* Instructions to follow:
The entries below contain a stretch that opens with the line containing "localparam int N_INT" and closes with the line containing "ady_reg < adx_reg;"; set down that stretch exactly, both ends included, and nothing else.

* Supplied records:
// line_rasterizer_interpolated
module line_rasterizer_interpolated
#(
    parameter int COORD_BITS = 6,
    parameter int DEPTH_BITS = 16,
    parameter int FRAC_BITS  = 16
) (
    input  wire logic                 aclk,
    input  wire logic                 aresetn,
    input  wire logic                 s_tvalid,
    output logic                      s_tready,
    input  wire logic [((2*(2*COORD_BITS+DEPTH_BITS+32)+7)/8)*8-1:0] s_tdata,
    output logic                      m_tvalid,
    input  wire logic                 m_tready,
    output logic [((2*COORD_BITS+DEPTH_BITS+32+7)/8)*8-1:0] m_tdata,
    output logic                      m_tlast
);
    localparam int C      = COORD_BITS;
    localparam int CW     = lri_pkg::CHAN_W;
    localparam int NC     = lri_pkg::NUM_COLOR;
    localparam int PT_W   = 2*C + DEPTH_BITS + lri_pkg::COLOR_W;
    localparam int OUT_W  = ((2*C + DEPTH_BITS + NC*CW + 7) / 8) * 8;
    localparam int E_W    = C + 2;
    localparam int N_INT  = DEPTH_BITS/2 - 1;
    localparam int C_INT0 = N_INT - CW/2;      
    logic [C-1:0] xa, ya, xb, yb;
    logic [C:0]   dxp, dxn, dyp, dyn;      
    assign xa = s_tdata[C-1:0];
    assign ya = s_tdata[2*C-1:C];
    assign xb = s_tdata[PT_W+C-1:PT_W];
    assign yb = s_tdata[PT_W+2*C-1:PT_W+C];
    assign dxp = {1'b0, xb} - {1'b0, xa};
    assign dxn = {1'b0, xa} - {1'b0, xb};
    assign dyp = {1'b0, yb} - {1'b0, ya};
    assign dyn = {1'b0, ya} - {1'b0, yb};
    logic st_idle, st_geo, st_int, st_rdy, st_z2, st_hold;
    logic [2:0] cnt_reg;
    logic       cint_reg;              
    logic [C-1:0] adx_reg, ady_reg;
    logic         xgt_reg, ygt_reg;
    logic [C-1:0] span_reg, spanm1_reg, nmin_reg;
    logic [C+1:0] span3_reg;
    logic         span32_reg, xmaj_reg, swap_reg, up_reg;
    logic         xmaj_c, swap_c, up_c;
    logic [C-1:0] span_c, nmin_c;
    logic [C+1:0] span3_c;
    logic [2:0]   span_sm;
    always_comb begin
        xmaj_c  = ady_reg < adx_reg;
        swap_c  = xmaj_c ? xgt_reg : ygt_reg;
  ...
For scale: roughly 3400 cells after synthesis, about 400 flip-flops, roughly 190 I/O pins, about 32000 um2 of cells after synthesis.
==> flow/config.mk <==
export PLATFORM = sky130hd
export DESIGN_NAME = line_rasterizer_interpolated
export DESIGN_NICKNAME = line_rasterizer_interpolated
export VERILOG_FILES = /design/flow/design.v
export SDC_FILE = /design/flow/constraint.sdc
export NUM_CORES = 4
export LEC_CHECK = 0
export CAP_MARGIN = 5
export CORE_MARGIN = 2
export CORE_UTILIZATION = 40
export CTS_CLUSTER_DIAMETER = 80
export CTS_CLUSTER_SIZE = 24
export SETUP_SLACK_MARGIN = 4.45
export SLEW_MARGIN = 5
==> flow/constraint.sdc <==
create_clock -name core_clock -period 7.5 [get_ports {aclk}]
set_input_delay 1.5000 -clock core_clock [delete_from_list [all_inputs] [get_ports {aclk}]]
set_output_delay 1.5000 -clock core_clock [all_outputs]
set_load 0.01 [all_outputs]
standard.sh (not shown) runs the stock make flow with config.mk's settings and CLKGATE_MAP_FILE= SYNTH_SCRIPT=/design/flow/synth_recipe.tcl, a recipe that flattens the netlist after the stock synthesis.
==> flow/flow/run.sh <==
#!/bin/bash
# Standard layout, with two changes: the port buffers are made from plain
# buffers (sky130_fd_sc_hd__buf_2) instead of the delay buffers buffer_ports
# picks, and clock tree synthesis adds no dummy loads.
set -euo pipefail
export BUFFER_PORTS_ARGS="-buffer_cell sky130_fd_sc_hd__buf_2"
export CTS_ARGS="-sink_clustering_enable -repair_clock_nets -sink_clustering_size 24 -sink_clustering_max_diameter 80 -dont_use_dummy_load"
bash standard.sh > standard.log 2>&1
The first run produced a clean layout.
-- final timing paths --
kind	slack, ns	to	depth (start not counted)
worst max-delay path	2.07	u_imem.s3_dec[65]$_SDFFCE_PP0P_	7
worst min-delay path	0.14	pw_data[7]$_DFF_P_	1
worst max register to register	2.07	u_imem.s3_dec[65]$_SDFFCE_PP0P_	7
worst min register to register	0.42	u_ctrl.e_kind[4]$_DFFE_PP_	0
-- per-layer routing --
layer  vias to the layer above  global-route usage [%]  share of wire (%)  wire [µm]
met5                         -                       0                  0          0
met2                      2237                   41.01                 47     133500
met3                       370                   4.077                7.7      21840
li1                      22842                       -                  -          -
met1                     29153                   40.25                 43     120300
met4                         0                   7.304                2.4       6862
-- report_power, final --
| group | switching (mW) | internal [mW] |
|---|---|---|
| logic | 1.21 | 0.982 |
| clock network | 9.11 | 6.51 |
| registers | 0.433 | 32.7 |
Source: an optimization exercise on an open RTL-to-GDS flow (aim: small area, a short achievable clock period and few clock cycles per item). Production flows keep margins and buffers that such runs may drop. Only simulation tests tie the RTL to the original design; equivalence was not proved.

== run 1 ==
## dmme_top
module dmme_top (
    input  logic  clk_in,
    input  logic  rst,
    input  logic  req,
    output logic  ack,
    input  dmme_data_pkg::elem_t a00,
    input  dmme_data_pkg::elem_t a01,
    input  dmme_data_pkg::elem_t a10,
    input  dmme_data_pkg::elem_t a11,
    input  dmme_data_pkg::elem_t b00,
    input  dmme_data_pkg::elem_t b01,
    input  dmme_data_pkg::elem_t b10,
    input  dmme_data_pkg::elem_t b11,
    output dmme_data_pkg::acc_t  c00,
    output dmme_data_pkg::acc_t  c01,
    output dmme_data_pkg::acc_t  c10,
    output dmme_data_pkg::acc_t  c11
);
Size: about 1,500 cells after synthesis, about 110 flip-flops, ~0.015 mm2 of cells after synthesis.
export LEC_CHECK = 0
export CAP_MARGIN = 20
export CORE_MARGIN = 2
export CORE_UTILIZATION = 60
export PLACE_DENSITY = 0.75
export SETUP_SLACK_MARGIN = 2.6
export SLEW_MARGIN = 20
export SYNTH_HIERARCHICAL = 1
export SYNTH_MINIMUM_KEEP_SIZE = 0
create_clock -name core_clock -period 7.0 [get_ports {clk_in}]
standard.sh (not shown) runs the stock make flow with config.mk's settings and CLKGATE_MAP_FILE= SYNTH_SCRIPT=/design/flow/synth_recipe.tcl, a recipe that flattens the netlist after the stock synthesis.
==> flow/flow/run.sh <==
#!/bin/bash
# The standard layout (standard.sh), with two changes to how it is made:
#  - the resizer may swap a cell for one of another footprint
#    (MATCH_CELL_FOOTPRINT=0; the platform default keeps same-footprint swaps)
#  - the ports are buffered with plain buffers (buf_2) instead of the delay
#    cells buffer_ports picks by default
# If the routed layout then has an antenna violation, the layout is made
# again with the default port buffers.
set -u
try() {
  local tag=$1; shift
  rm -rf orfs out/final.def
  bash standard.sh "$@" finish > "standard_$tag.log" 2>&1
  [ -f out/final.def ] || return 1
  printf 'read_db orfs/results/sky130hd/dmme_top/base/6_final.odb\ncheck_antennas\n' > "ant_$tag.tcl"
  openroad -no_init -exit "ant_$tag.tcl" > "ant_$tag.log" 2>&1
  ! grep -q "Found [1-9][0-9]* net violations" "ant_$tag.log"
}
try buf MATCH_CELL_FOOTPRINT=0 "BUFFER_PORTS_ARGS=-buffer_cell sky130_fd_sc_hd__buf_2" ||
  try std MATCH_CELL_FOOTPRINT=0
Run 1 reached the end of the flow, and the finished layout is clean on the timing, design-rule and antenna checks.
Testbench counts of run 1, summed over its fixed seeds: cycles 3,200, jobs 1,600.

* Response to this exercise:
    localparam int N_INT  = DEPTH_BITS/2 - 1;
    localparam int C_INT0 = N_INT - CW/2;      
    logic [C-1:0] xa, ya, xb, yb;
    logic [C:0]   dxp, dxn, dyp, dyn;      
    assign xa = s_tdata[C-1:0];
    assign ya = s_tdata[2*C-1:C];
    assign xb = s_tdata[PT_W+C-1:PT_W];
    assign yb = s_tdata[PT_W+2*C-1:PT_W+C];
    assign dxp = {1'b0, xb} - {1'b0, xa};
    assign dxn = {1'b0, xa} - {1'b0, xb};
    assign dyp = {1'b0, yb} - {1'b0, ya};
    assign dyn = {1'b0, ya} - {1'b0, yb};
    logic st_idle, st_geo, st_int, st_rdy, st_z2, st_hold;
    logic [2:0] cnt_reg;
    logic       cint_reg;              
    logic [C-1:0] adx_reg, ady_reg;
    logic         xgt_reg, ygt_reg;
    logic [C-1:0] span_reg, spanm1_reg, nmin_reg;
    logic [C+1:0] span3_reg;
    logic         span32_reg, xmaj_reg, swap_reg, up_reg;
    logic         xmaj_c, swap_c, up_c;
    logic [C-1:0] span_c, nmin_c;
    logic [C+1:0] span3_c;
    logic [2:0]   span_sm;
    always_comb begin
        xmaj_c  = ady_reg < adx_reg;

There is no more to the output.